Medical Bill Organizer
Organizing hospital, physician and other medical bills
After a hospital stay or a visit to your doctor, you may receive many different documents from the service provider and from your insurance company. It is important to keep these medical bills, explanation of benefits (EOB) insurance forms, payment statements, receipts, prescription information and claim forms together and in order.
Here are five basic tips that will help you organize this important information:
1.Obtain a large accordion folder with several pockets in which to keep your paperwork. Several plain folders will also work. Label the pockets or individual folder for the following:
Unpaid Accounts: Awaiting Insurance
Unpaid Accounts: Awaiting Payment from Me Prescription information
Miscellaneous, including extra insurance forms if you submit claims yourself
2.Read each bill or statement carefully as soon as they arrive in the mail. Review the information on the bill. Make sure you understand the bill. If you have any questions, call the number on the statement for clarification.
3.Separate your bills from your insurance EOBs.
Sort the bills and EOBs by the provider or insurance. company name (for example: Providence Home Services, Providence Health Plan or Medicare).
You will have multiple stacks: one for each provider and one for each insurance company.
Within each stack, place the oldest statement date on the top and the most current date on bottom.
4. Match your bills to your insurance EOBs.
Take one of the provider bills and look for the service date and the amount of the charge.
Now, look at the stack of insurance EOBs and find the matching service date and amount of the charge. If you have multiple insurances, look in all EOB stacks.
Place the provider bill on top, then the insurance EOB second and then the supplemental explanation of benefits form last.
Clip these documents together.
Is the bill paid in full?
If yes, mark the bill as paid and place the documents in the “Paid” folder or section in your accordion file.

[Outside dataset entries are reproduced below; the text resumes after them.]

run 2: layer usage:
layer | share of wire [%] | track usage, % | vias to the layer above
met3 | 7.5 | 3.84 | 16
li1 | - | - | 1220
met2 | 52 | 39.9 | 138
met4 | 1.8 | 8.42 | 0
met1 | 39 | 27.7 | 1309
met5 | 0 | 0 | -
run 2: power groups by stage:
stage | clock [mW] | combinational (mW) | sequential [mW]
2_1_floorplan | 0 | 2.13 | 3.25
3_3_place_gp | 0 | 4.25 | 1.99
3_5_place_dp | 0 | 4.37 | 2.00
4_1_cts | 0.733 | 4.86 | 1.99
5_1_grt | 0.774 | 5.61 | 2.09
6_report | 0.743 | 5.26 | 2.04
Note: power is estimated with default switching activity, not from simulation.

If no, is bill awaiting insurance payment? Or, is bill awaiting
payment by you? Place documents with accounts awaiting insurance payment together in the “Unpaid Accounts: Awaiting Insurance” folder
or section in your accordion file. Place documents with accounts awaiting your payment together in the “Awaiting Payment from Me”

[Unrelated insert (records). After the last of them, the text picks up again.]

## config.mk

```make
export PLATFORM = sky130hd
export DESIGN_NAME = bitmanip_unit
export DESIGN_NICKNAME = d
export VERILOG_FILES = /design/src/rtl/bitmanip_pkg.sv /design/src/rtl/bm_bit_op.sv /design/src/rtl/bm_insert_seq.sv /design/src/rtl/bitmanip_unit.sv
export SDC_FILE = /design/constraint.sdc
export NUM_CORES = 1
export LEC_CHECK = 0
export BUFFER_PORTS_ARGS = -buffer_cell sky130_fd_sc_hd__buf_4
export CAP_MARGIN = 10
export CORE_ASPECT_RATIO = 1.2
export CORE_MARGIN = 3
export CORE_UTILIZATION = 50
export CTS_BUF_LIST = sky130_fd_sc_hd__clkbuf_8
export DETAILED_ROUTE_END_ITERATION = 6
export PLACE_DENSITY_LB_ADDON = 0.3
export SLEW_MARGIN = 20
export SYNTH_ARGS = -nofsm -noshare
export SYNTH_HDL_FRONTEND = slang
export SYNTH_HIERARCHICAL = 1
export SYNTH_SLANG_ARGS = --single-unit
```

## constraint.sdc

```tcl
create_clock -name clk -period 2.4 [get_ports clk]
set_clock_uncertainty 0.05 [all_clocks]
set_input_delay 0.36 -clock clk [delete_from_list [all_inputs] [get_ports clk]]
set_output_delay 0.36 -clock clk [all_outputs]
set_load 0.05 [all_outputs]
```

## src/rtl/bitmanip_pkg.sv

```systemverilog
`timescale 1ns/1ps
// Package: shared operation encoding for the bit-manipulation unit.
// Assumes a 3-bit operation field; code 0 is reserved and acts as hold.
package bitmanip_pkg;
    localparam int OP_W = 3;

    typedef enum logic [OP_W-1:0] {
        OP_HOLD   = 3'd0,
        OP_SET    = 3'd1,
        OP_TOGGLE = 3'd2,
        OP_CLEAR  = 3'd3,
        OP_MASK   = 3'd4,
        OP_INVERT = 3'd5,
        OP_INSERT = 3'd6,
        OP_CMP    = 3'd7
    } op_t;
endpackage

```

## src/rtl/bm_bit_op.sv

```systemverilog
`timescale 1ns/1ps
// Module: one bit stage. Computes the next value of a single bit of A
// from that bit, the matching bit of B and the shared operation code.
// Assumes: insert uses the mask step here; the OR step lives elsewhere.
module bm_bit_op
    import bitmanip_pkg::*;
(
    input  logic a_i,
    input  logic b_i,
    input  op_t  op_i,
    output logic y_o
);
    // Select the per-bit result for the current operation.
    always_comb begin
        case (op_i)
            OP_SET:    y_o = a_i | b_i;
            OP_TOGGLE: y_o = a_i ^ b_i;
            OP_CLEAR:  y_o = a_i & ~b_i;
            OP_MASK:   y_o = a_i & b_i;
            OP_INVERT: y_o = ~a_i;
            OP_INSERT: y_o = a_i & b_i;
            OP_CMP:    y_o = a_i ^ b_i;
            default:   y_o = a_i;
        endcase
    end
endmodule

```

## src/rtl/bm_insert_seq.sv

```systemverilog
`timescale 1ns/1ps
// Module: insert sequencer. On start it captures the field value (the
// insert value limited to the 0s of the keep-mask) and holds busy for
// the single cycle before the OR step.
// Assumes: start is never raised while busy is high.
module bm_insert_seq #(
    parameter int WIDTH = 8
) (
    input  logic             clk,
    input  logic             rst_n,
    input  logic             start_i,
    input  logic [WIDTH-1:0] keep_i,
    input  logic [WIDTH-1:0] val_i,
    output logic             busy_o,
    output logic [WIDTH-1:0] fill_o
);
    // Track the pending OR step and keep the captured field bits.
    always_ff @(posedge clk) begin
        if (!rst_n) begin
            busy_o <= 1'b0;
            fill_o <= '0;
        end else if (start_i) begin
            busy_o <= 1'b1;
            fill_o <= val_i & ~keep_i;
        end else begin
            busy_o <= 1'b0;
        end
    end
endmodule

```

## src/rtl/bitmanip_unit.sv

```systemverilog
`timescale 1ns/1ps
// Module: register bit-manipulation unit (top). Holds register A and a
// zero flag, and applies bitwise operations with operand B when enabled.
// Insert is a two-edge mask-then-OR sequence with busy in between.
// Assumes: synchronous active-low reset; inputs are sampled at rising edges.
module bitmanip_unit
    import bitmanip_pkg::*;
#(
    parameter int WIDTH = 8
) (
    input  logic             clk,
    input  logic             rst_n,
    input  logic             en,
    input  logic [OP_W-1:0]  op,
    input  logic [WIDTH-1:0] opnd_b,
    input  logic [WIDTH-1:0] ins_val,
    input  logic             ld,
    input  logic [WIDTH-1:0] ld_data,
    output logic [WIDTH-1:0] reg_a,
    output logic             zero,
    output logic             busy
);
    localparam logic [WIDTH-1:0] ALL_ZERO = '0;

    op_t              op_q;
    logic             issue;
    logic             ins_start;
    logic             wr;
    logic [WIDTH-1:0] slice_y;
    logic [WIDTH-1:0] fill;
    logic [WIDTH-1:0] a_next;

    assign op_q      = op_t'(op);
    assign issue     = en && !busy;
    assign ins_start = issue && !ld && (op_q == OP_INSERT);

    genvar gi;
    generate
        for (gi = 0; gi < WIDTH; gi++) begin : g_bit
            bm_bit_op u_bit (
                .a_i  (reg_a[gi]),
                .b_i  (opnd_b[gi]),
                .op_i (op_q),
                .y_o  (slice_y[gi])
            );
        end
    endgenerate

    bm_insert_seq #(.WIDTH(WIDTH)) u_ins (
        .clk     (clk),
        .rst_n   (rst_n),
        .start_i (ins_start),
        .keep_i  (opnd_b),
        .val_i   (ins_val),
        .busy_o  (busy),
        .fill_o  (fill)
    );

    // Choose the next value of A: OR step, load, or bit-stage result.
    always_comb begin
        wr     = 1'b0;
        a_next = reg_a;
        if (busy) begin
            wr     = 1'b1;
            a_next = reg_a | fill;
        end else if (issue) begin
            wr     = 1'b1;
            a_next = ld ? ld_data : slice_y;
        end
    end

    // Register A and its zero flag together.
    always_ff @(posedge clk) begin
        if (!rst_n) begin
            reg_a <= '0;
            zero  <= 1'b1;
        end else if (wr) begin
            reg_a <= a_next;
            zero  <= (a_next == ALL_ZERO);
        end
    end
endmodule

```

# After elaboration in Yosys (flattened, before gate mapping)
# Cells that the tools add are included.
[totals]
reg_bits = 18
input_bits = 31
output_inout_bits = 10
wordCells = 84
[op_classes]
eq_ne = 7
n_mux = 14
bitwise = 51
n_reduce_logical = 8
[op_table]
columns = ["op", "n"]
rows = [
  ["1-bit one-hot mux with 5 select lines", 8],
  ["8-bit 2-to-1 mux", 3],
  ["1-bit AND", 16],
  ["1-bit NOT", 16],
  ["3-bit equality test, second input constant", 4],
  ["8-bit AND", 1],
  ["8-bit logical NOT", 1],
  ["8-bit NOT", 1],
  ["1-bit bitwise OR", 8],
  ["8-bit bitwise OR", 1],
  ["1-bit XOR", 8],
  ["3-bit by 2-bit equality test with 1-bit output, second input constant", 2],
  ["2-bit OR reduction", 2],
  ["3-bit by 1-bit equality test with 1-bit output, second input constant", 1],
  ["1-bit logical AND", 3],
  ["1-bit 2-to-1 mux", 3],
  ["1-bit logical NOT", 2],
]

# Longest topological paths before layout
# Gate-level depths: netlist (run 1).
[logic_depth]
word_depth = 7
mapped_depth = 9
mapped_depth_nobuf = 9

# By module
# The synthesis (run 1) kept the hierarchy.
[by_module_without_submodules]
columns = ["module", "n_inst", "cells_per_inst", "area_each_um2", "seq_area_each_um2"]
rows = [
  ["bitmanip_unit", 1, 68, 556.8, 180.2],
  ["bm_bit_op (g_bit[3].u_bit ...)", 5, 11, 82.6, 0.0],
  ["bm_insert_seq", 1, 37, 377.9, 180.2],
  ["bm_bit_op (g_bit[0].u_bit ...)", 3, 12, 87.6, 0.0],
]

# Worst setup path before layout (run 1)
# OpenSTA, ideal clock, no wires.
[synth_timing]
path_kind = "register to register"
start = "reg reg_a[2]"
end = "reg zero"
setup_ns = 0.096
arrival_time_ns = 2.602
required_time_ns = 2.254
path_slack_ns = -0.348
path_stages_with_launch = 10
path_buffers = 0
period_less_slack_ns = 2.748
cell_sequence = "dfxtp_1 inv_1 ha_1 and3b_1 a311oi_1 a311oi_1 or4_1 o2bb2ai_1 a22oi_1 o41ai_2"
[synth_via]
elab_chain_cells = 6
word_cells_on_any_way = 11
classes_between = "mux (4); bitwise (6); reduce/logical (1)"
[synth_rtl]
columns = ["element", "line_no", "source"]
rows = [
  ["start, declared", "bitmanip_unit.sv:19", "output logic [WIDTH-1:0] reg_a,"],
  ["start signal, assigned", "bitmanip_unit.sv:78", "reg_a <= a_next;"],
  ["1-bit XOR (tied with other cells)", "bm_bit_op.sv:17, bm_bit_op.sv:22", ""],
  ["1-bit one-hot mux with 5 select lines (*)", "bm_bit_op.sv:15", "case (op_i)"],
  ["named net slice_y[2]", "bitmanip_unit.sv:29", "logic [WIDTH-1:0] slice_y;"],
  ["8-bit 2-to-1 mux (*)", "bitmanip_unit.sv:68", "a_next = ld ? ld_data : slice_y;"],
  ["8-bit 2-to-1 mux (*)", "bitmanip_unit.sv:66", "end else if (issue) begin"],
  ["8-bit 2-to-1 mux (*)", "bitmanip_unit.sv:63", "if (busy) begin"],
  ["8-bit logical NOT (*)", "bitmanip_unit.sv:79", "zero <= (a_next == ALL_ZERO);"],
  ["end signal, assigned", "bitmanip_unit.sv:79", ""],
  ["end, declared", "bitmanip_unit.sv:20", "output logic zero,"],
]
# Mark *: on every way through the listed nets, which the timed path passes. The rest lies on a longest branch.
# A chain may end at the register's enable or synchronous reset.

# Worst setup path after layout (run 1)
# Ends and elaborated chain as after synthesis.

==> results of run 1 <==
==> cells by family (layout without fill, tap and decap cells) <==
group                      Yosys count  count (layout)
AOI/OAI and AO/OA                   47              47
buffers and inverters               24              74
and+or+nand+nor                     78              78
DFF                                 18              18
adders and majority gates            8               8
muxes                               21              21
==> path summary, 6_finish.rpt <==
path | from | end | slack, ns | cells after the start
max | reg_a[2] | zero | 0.14 | 9
min | ins_val[4] | u_ins/fill_o[4] | 0.31 | 3
max reg2reg | reg_a[2] | zero | 0.14 | 9
min reg2reg | u_ins/fill_o[1] | u_ins/fill_o[1] | 0.43 | 2
==> sequential cells by signal (all words and copies together), names as in the netlist <==
| register | cells |
|---|---|
| zero | 1 |
| u_ins/busy_o | 1 |
| reg_a | 8 |
| u_ins/fill_o | 8 |
==> cell type report <==
class                   count  area, um^2  area share [%]
repair buffers             54       405.4           19.09
clock buffers               4       55.05           2.593
multi-input cells         154        1191           56.10
inverters                  16       60.06           2.829
well taps                  34       42.54           2.004
flip-flops and latches     18       369.1           17.38
==> timing repair <==
item,4_1_cts,5_1_grt
endpoints found under the hold margin,0,0
gates resized for setup,0,8
buffers inserted,0,1
setup endpoints to repair,0,1
==> stage by stage <==
stage / hold WS (ns) / setup WS, ns
detailed placement: 0.4116 / -0.06740
CTS: 0.3027 / 0.04071
finish: 0.3069 / 0.1446
global route: 0.3075 / 0.01457
floorplan: 0.3933 / 0.001330
global placement: 0.4062 / -0.01042
==> worst max-delay path, delay by kind of cell (launching register included) <==
family	cells	cell delay, ns
adders and majority gates	1	0.19
AOI/OAI and AO/OA	5	0.77
DFF	1	0.34
buffers and inverters	1	0.06
and+or+nand+nor	2	0.76
==> power by group <==
| part | total [mW] | switching [mW] | internal, mW |
|---|---|---|---|
| Combinational | 0.341 | 0.185 | 0.157 |
| Sequential | 0.330 | 0.0178 | 0.312 |
| Clock | 0.250 | 0.104 | 0.146 |
| Total | 0.922 | 0.307 | 0.615 |
==> per-layer routing <==
layer	vias up	part of all wire (%)
met2	41	50
met3	2	5.0
met1	777	45
met5	-	0
met4	0	0.25
li1	844	-
==> cells in the final DEF, fill, tap and decap left out, types with 2 or more instances in the layout <==
master and n:
buf_4 54, mux2i_1 21, nand2_1 18, inv_1 15, dfxtp_1 15, nor3b_1 14
nand3b_1 9, a21oi_1 9, nor2_1 9, a311oi_1 9, nand4b_1 8, nand2b_1 7
ha_1 7, a211oi_1 6, a31oi_1 5, o21a_1 5, clkbuf_8 4, a22oi_1 3
and3b_1 3, o21ai_0 2, nor4_1 2, and2_1 2, a311oi_2 2, dfxtp_4 2
==> run_summary.xml, run 1 <==
<?xml version="1.0" encoding="UTF-8"?>
<metrics>
  <group name="pwr">
    <metric name="irDropWorstVdd" unit="mV">0.3692</metric>
    <metric name="static-leakage-power" unit="nW">0.9600</metric>
    <metric name="powerDensity" unit="nW/um^2">434.1</metric>
    <metric name="total_power" unit="mW">0.9218</metric>
  </group>
  <group name="job">
    <metric name="max_cap_violations" unit="">0</metric>
  </group>
  <group name="sta">
    <metric name="timing_max_transition_violations_final" unit="">0</metric>
    <metric name="rsz0062_at_grt" unit="">false</metric>
    <metric name="timing.final.crit_period" unit="ns">2.255</metric>
    <metric name="finalHoldViolations" unit="">0</metric>
    <metric name="finalSetupViolCount" unit="">0</metric>
    <metric name="max_clock_freq" unit="GHz">0.4434</metric>
    <metric name="tns" unit="ns">0</metric>
    <metric name="tightestPinTransition" unit="ns">0.5792</metric>
    <metric name="max-slew-margin-rel" unit="%">61.12</metric>
    <metric name="finalCritPeriodShare" unit="%">93.98</metric>
  </group>
  <group name="setup_path">
    <metric name="path_max_fanout" unit="">2</metric>
    <metric name="critPathMaxStageDelay" unit="ns">0.58</metric>
    <metric name="worst_setup_path_start_kind" unit="">register</metric>
    <metric name="slowest_stage" unit="">or4_4</metric>
    <metric name="critical_path_class" unit="">register to register</metric>
    <metric name="cp_data_arrival_time" unit="ns">2.37</metric>
    <metric name="cp_common_cell" unit="">a311oi_2</metric>
    <metric name="cp_cell_sequence" unit="">inv_2 &gt; ha_4 &gt; and3b_1 &gt; a311oi_2 &gt; a311oi_2 &gt; or4_4 &gt; o2bb2ai_4 &gt; a22oi_2 &gt; o41ai_2</metric>
    <metric name="critPathCaptureType" unit="">register</metric>
    <metric name="critical_path_required" unit="ns">2.51</metric>
  </group>
  <group name="clock_tree">
    <metric name="cts_tree" unit="">done</metric>
    <metric name="cts.reportedPaths.clkPinSlew" unit="ns">0.07</metric>
    <metric name="cts_max_level" unit="">1</metric>
    <metric name="cts_sinks" unit="">18</metric>
    <metric name="worstSkewPairLatency" unit="ns">0.25</metric>
    <metric name="cts_root_buf" unit="">clkbuf_8</metric>
    <metric name="cts_hold_repair.buffers" unit="">0</metric>
    <metric name="numCtsBuffers" unit="">3</metric>
    <metric name="clk_buf_depth" unit="">2</metric>
  </group>
  <group name="placement">
    <metric name="dp.final_hpwl" unit="mm">2.882</metric>
    <metric name="placed_area" unit="um^2">2008</metric>
    <metric name="portBuffers" unit="">40</metric>
    <metric name="placedCellCount" unit="">275</metric>
    <metric name="gp_routability_congestion" unit="">0.8041</metric>
  </group>
  <group name="synth">
    <metric name="synth_xor_xnor_area_share" unit="%">0</metric>
    <metric name="synthesis.yosys.warnings" unit="">6</metric>
    <metric name="dominant_combinational_cell_family_by_area_after_synthesis" unit="">simple AND/OR/NAND/NOR gates</metric>
    <metric name="synth-simple-area-share" unit="%">29.91</metric>
    <metric name="synthArstFlopShare" unit="%">0</metric>
    <metric name="synth_most_common_cell" unit="">mux2i_1</metric>
    <metric name="post_syn_nets" unit="">235</metric>
    <metric name="yosys_register_bits" unit="">18</metric>
    <metric name="ys_types" unit="">35</metric>
    <metric name="post_synth.cell_area_avg" unit="um^2">8.216</metric>
    <metric name="seq_area_frac_synth" unit="%">22.38</metric>
    <metric name="number_of_enable_type_register_cells_in_the_synthesized_netlist" unit="">0</metric>
    <metric name="yosys-top-cells-area" unit="">dfxtp_1 22%, mux2i_1 13%, nor3b_1 6.5%</metric>
    <metric name="number_of_cells_produced_by_synthesis" unit="">196</metric>
    <metric name="total_standard_cell_area_after_synthesis" unit="um^2">1610</metric>
    <metric name="post-synth-top-area-fraction" unit="%">22.38</metric>
    <metric name="synth_compound_area_share" unit="%">21.52</metric>
    <metric name="synth_top_cells_by_count" unit="">21 x mux2i_1, 18 x dfxtp_1, 18 x nand2_1, 16 x inv_1, 14 x nor3b_1</metric>
    <metric name="synth.area.mux_share" unit="%">13.05</metric>
    <metric name="synth_top_flop_cell" unit="">dfxtp_1</metric>
    <metric name="synthDominantAreaCellType" unit="">dfxtp_1</metric>
    <metric name="arithmetic_cell_share_of_the_synthesized_area_counting_full_adders_half_adders_and_majority_gates" unit="%">6.216</metric>
  </group>
  <group name="die">
    <metric name="floorplan.die.height" unit="um">68.17</metric>
    <metric name="die_area" unit="um^2">3940</metric>
    <metric name="die_extent_in_x" unit="um">57.81</metric>
    <metric name="boundary_pin_count" unit="">41</metric>
    <metric name="core.rowCount" unit="">21</metric>
    <metric name="initial_utilization" unit="%">54.72</metric>
    <metric name="design.core.area" unit="um^2">2943</metric>
  </group>
  <group name="worst_hold_path">
    <metric name="worst_hold_path_type" unit="">primary input to register</metric>
  </group>
  <group name="finish">
    <metric name="post_route_cells_drive_above_1_share" unit="%">28.86</metric>
    <metric name="antenna_cells" unit="">0</metric>
    <metric name="finalCoreUtilization" unit="%">72.15</metric>
    <metric name="areaGrowthSynthToFinish" unit="%">31.86</metric>
    <metric name="final_design_area_no_fill" unit="um^2">2123</metric>
    <metric name="layout.cells.non_filler" unit="">280</metric>
    <metric name="num-fill-cells" unit="">254</metric>
    <metric name="design.final.nets" unit="">286</metric>
  </group>
  <group name="global_route">
    <metric name="grt_busiest_layer" unit="">met2</metric>
    <metric name="use_met3" unit="%">1.509</metric>
    <metric name="globalRouteTotalUtil" unit="%">20.28</metric>
    <metric name="grt_first_pass_wirelength" unit="mm">6.389</metric>
    <metric name="grt_max_degree" unit="">27</metric>
    <metric name="grt_pass1_vias" unit="">1467</metric>
    <metric name="grt_use_met2" unit="%">37.99</metric>
    <metric name="use_met1" unit="%">25.17</metric>
    <metric name="overflow" unit="">0</metric>
    <metric name="number_of_antenna_violations_at_the_first_check_in_global_routing" unit="">0</metric>
  </group>
  <group name="route">
    <metric name="initialDrtViolationCount" unit="">75</metric>
    <metric name="viasPerCell" unit="">5.943</metric>
    <metric name="drcViolationCount" unit="">0</metric>
    <metric name="firstDrtPassIters" unit="">4</metric>
    <metric name="ant_nets" unit="">0</metric>
    <metric name="drt-total-wl" unit="mm">4.040</metric>
    <metric name="via_count" unit="">1664</metric>
    <metric name="wl_per_cell" unit="um">14.43</metric>
  </group>
  <group name="run_status">
    <metric name="status" unit="">completed</metric>
  </group>
</metrics>
(Power assumes the default switching activity.)
==> run 2: changes to the inputs <==
Settings changed: CELL_PAD_IN_SITES_DETAIL_PLACEMENT set to 0, CELL_PAD_IN_SITES_GLOBAL_PLACEMENT set to 1, CORE_UTILIZATION 50 to 36.
==> run 2 against run 1 <==
  * Final cell count up 6.8%
  * Global-route usage fell by 4.0 points
  * Clock power about the same
  * Wire length increased by 3.7%
  * Cell area is 0.83% lower
  * Die area rose by 35%
  * Worst hold slack lost 0.0032 ns
  * First-iteration DRC count is 68% higher
  * Setup slack better by 0.017 ns
  * Critical path type unchanged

folder or section in your accordion file.
Remember the EOBs will state whether a charge was paid or denied or is pending. The EOB will also tell you if additional information is needed.
If your primary insurance has paid, you may need to file a claim with your secondary insurance. Always ask whether a provider (hospital, physician, home care service or other) will bill all of your insurance directly on your behalf. Note: If your provider was Providence, Providence will bill your insurance on your behalf if complete insurance information is provided.
If the provider will not bill your insurance, you will then be required to submit the bill yourself, or have someone assist you in filing with your insurance company. To do this make a photocopy of the explanation of benefits (EOB) form and the provider bill. Print, on the copies, your secondary insurance identification number, then mail both, the EOB form and the itemized bill, if required, to the secondary insurance company. Some insurance companies require their own claim form also be included. If your company requires this, follow their procedure.
In summary, call the insurance company if you are waiting for them to pay. If payment is owed by you, send payment to the provider using the payments options
listed on the bill.
Proceed with the rest of the provider bills, and follow the same format. Place any duplicates in a separate stack to be discarded later. We recommend you shred any papers that need to be discarded.
5.To keep track of all the payments made by your insurance and by you, record the following information on a sheet of paper, or consider using our Medical Bill Organizer:
b.Provider of service
c.Date of service
h. Amount applied to deductible
j.Additional patient responsibility (denials/non-covered charges)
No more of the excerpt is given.